■ Problem to solve
Go through the records below line by line and report how many lines include "channel", giving the number only.

■ Given records

Segment Open

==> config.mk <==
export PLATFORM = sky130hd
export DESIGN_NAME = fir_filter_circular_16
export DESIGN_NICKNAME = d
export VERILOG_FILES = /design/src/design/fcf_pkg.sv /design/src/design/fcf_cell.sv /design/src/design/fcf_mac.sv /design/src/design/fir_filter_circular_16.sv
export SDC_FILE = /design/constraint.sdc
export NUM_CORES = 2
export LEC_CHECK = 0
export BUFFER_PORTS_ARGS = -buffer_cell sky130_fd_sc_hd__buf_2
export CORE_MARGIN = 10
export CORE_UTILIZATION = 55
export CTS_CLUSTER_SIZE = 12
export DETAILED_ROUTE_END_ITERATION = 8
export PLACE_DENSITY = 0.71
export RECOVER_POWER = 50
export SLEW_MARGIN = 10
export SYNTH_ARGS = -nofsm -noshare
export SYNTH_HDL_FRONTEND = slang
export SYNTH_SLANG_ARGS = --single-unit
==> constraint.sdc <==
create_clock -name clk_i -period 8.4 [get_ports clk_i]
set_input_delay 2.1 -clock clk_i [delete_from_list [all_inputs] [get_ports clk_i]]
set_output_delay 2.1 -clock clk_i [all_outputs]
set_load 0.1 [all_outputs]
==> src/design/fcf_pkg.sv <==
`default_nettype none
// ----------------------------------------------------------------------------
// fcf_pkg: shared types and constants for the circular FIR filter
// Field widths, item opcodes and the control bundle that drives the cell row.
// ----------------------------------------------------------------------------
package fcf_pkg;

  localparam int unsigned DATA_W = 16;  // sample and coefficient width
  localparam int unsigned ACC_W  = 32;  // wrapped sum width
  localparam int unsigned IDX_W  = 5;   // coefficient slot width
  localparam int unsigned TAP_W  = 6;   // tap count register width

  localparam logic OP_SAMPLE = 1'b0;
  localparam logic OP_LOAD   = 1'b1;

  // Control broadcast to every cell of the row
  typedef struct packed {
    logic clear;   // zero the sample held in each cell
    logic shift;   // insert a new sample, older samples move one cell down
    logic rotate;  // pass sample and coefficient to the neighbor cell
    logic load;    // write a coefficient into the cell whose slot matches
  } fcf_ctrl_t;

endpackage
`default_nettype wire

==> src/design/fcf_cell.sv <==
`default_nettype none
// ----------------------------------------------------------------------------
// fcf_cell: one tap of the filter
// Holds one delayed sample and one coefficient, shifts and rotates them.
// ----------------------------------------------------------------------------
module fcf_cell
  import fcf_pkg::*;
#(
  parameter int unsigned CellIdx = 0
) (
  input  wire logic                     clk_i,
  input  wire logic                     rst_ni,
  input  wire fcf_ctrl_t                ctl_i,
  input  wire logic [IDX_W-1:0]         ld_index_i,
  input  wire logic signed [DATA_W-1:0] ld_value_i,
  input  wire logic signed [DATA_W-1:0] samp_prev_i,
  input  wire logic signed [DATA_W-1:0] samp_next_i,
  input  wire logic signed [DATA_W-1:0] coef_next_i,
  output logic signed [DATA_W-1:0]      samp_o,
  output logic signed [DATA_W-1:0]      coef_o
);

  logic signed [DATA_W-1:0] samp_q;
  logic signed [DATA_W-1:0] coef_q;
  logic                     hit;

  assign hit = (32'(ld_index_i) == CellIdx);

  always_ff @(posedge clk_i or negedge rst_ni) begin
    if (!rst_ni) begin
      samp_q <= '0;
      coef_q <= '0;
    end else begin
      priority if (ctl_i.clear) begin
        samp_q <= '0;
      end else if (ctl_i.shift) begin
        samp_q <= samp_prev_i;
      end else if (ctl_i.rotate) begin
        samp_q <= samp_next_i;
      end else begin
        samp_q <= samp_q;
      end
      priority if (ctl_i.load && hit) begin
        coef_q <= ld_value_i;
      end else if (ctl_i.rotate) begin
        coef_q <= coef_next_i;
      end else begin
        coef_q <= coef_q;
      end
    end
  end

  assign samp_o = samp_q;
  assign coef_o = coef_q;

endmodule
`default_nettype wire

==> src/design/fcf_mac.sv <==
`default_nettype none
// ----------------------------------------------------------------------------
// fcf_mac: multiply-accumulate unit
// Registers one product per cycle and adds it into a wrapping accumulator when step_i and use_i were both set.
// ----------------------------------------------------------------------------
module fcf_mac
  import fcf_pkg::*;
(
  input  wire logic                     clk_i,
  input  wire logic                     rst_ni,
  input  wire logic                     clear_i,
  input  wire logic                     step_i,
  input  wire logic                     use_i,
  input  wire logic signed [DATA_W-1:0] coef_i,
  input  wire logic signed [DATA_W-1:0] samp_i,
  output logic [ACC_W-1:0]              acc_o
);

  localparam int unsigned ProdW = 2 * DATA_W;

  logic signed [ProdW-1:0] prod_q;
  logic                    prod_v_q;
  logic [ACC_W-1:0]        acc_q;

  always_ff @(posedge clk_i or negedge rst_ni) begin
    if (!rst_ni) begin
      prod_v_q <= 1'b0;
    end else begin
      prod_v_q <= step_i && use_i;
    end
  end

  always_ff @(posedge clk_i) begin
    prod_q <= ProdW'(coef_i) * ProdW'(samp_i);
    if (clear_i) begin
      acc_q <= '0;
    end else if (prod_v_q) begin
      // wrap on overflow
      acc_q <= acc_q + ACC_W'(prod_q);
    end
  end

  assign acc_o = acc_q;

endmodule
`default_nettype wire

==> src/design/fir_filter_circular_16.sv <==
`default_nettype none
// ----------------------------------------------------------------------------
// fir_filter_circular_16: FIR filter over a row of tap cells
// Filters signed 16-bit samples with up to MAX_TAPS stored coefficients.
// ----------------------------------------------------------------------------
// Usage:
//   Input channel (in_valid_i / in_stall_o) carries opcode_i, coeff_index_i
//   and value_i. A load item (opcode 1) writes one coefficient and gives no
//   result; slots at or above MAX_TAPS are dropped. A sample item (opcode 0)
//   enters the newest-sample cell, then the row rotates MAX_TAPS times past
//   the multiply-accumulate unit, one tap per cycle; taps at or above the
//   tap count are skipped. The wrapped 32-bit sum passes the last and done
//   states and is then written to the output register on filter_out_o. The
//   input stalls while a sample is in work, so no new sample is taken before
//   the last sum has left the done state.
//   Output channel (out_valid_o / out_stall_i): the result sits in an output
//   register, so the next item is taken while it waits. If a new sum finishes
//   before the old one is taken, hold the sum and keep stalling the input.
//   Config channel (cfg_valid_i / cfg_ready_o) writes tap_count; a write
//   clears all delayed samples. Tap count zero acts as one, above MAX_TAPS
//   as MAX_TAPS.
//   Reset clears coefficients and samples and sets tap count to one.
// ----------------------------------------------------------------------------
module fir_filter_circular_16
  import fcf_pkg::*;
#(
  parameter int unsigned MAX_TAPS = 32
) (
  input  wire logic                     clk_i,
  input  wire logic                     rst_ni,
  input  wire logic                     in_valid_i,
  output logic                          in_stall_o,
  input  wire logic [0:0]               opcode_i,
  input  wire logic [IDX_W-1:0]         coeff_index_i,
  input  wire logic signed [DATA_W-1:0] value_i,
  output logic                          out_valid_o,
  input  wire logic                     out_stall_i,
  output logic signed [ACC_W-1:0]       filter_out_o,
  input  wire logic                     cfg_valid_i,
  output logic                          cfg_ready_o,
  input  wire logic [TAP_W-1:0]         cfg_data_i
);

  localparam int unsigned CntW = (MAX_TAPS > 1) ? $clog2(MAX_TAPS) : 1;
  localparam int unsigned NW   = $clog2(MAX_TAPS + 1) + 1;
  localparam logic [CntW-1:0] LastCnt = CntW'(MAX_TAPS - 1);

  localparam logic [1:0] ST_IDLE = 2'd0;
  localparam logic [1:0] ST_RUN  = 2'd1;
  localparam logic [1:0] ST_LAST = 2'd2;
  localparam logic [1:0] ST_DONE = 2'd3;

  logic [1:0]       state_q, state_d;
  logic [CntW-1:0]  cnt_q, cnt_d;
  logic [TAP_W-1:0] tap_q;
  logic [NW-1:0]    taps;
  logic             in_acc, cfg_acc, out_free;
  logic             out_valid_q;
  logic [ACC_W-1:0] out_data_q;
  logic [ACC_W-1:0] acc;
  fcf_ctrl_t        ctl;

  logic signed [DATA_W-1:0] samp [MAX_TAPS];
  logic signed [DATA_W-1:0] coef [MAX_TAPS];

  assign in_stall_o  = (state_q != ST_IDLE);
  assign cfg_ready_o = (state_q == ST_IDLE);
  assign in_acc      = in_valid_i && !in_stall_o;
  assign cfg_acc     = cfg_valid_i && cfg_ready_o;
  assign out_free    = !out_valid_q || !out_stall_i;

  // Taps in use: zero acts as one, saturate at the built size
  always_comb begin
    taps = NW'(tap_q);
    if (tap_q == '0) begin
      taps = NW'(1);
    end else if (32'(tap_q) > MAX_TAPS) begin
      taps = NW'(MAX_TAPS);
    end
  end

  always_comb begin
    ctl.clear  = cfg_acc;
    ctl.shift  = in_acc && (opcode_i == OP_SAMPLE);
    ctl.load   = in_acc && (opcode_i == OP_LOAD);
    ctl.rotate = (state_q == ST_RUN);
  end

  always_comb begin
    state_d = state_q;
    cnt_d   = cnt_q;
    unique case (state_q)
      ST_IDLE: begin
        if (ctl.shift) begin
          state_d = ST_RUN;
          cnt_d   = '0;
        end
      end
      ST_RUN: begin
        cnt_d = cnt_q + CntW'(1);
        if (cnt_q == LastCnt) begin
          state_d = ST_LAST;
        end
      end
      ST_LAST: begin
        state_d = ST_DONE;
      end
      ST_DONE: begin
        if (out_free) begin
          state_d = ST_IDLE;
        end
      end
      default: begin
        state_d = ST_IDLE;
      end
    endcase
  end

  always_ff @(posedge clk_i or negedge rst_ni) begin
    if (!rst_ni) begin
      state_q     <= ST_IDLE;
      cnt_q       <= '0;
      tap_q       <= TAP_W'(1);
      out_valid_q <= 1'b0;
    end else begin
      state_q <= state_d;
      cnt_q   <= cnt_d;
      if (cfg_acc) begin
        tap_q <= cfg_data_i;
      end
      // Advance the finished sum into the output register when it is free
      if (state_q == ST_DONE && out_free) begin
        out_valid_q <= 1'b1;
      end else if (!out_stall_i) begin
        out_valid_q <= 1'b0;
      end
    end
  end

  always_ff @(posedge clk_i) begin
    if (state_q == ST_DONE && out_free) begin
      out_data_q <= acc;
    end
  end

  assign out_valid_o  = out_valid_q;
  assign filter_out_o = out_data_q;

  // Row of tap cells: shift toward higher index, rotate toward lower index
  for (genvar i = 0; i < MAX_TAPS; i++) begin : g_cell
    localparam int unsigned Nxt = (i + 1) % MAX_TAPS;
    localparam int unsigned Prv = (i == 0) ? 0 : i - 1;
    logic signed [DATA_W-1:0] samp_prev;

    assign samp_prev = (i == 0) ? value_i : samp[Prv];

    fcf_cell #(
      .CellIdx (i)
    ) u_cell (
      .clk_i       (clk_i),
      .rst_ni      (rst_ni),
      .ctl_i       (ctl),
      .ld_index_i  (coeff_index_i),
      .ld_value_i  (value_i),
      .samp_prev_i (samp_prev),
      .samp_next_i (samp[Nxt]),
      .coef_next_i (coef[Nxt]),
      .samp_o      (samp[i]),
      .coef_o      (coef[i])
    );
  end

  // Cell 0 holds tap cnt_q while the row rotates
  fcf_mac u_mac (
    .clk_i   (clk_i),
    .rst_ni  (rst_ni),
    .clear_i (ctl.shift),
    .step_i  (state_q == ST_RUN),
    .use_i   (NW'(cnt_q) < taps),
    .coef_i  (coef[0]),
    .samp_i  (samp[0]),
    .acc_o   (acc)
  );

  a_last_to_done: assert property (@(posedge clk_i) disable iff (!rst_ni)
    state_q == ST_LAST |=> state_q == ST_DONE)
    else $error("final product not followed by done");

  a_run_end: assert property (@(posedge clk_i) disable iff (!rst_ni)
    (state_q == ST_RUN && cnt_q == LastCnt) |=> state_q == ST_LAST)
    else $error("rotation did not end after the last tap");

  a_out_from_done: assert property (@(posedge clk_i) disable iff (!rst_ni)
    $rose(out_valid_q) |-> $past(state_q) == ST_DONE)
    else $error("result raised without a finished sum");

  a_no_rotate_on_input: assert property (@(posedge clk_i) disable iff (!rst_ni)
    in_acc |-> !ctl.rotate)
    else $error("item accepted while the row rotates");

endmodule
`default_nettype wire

Segment Closed

■ Solution for this problem
3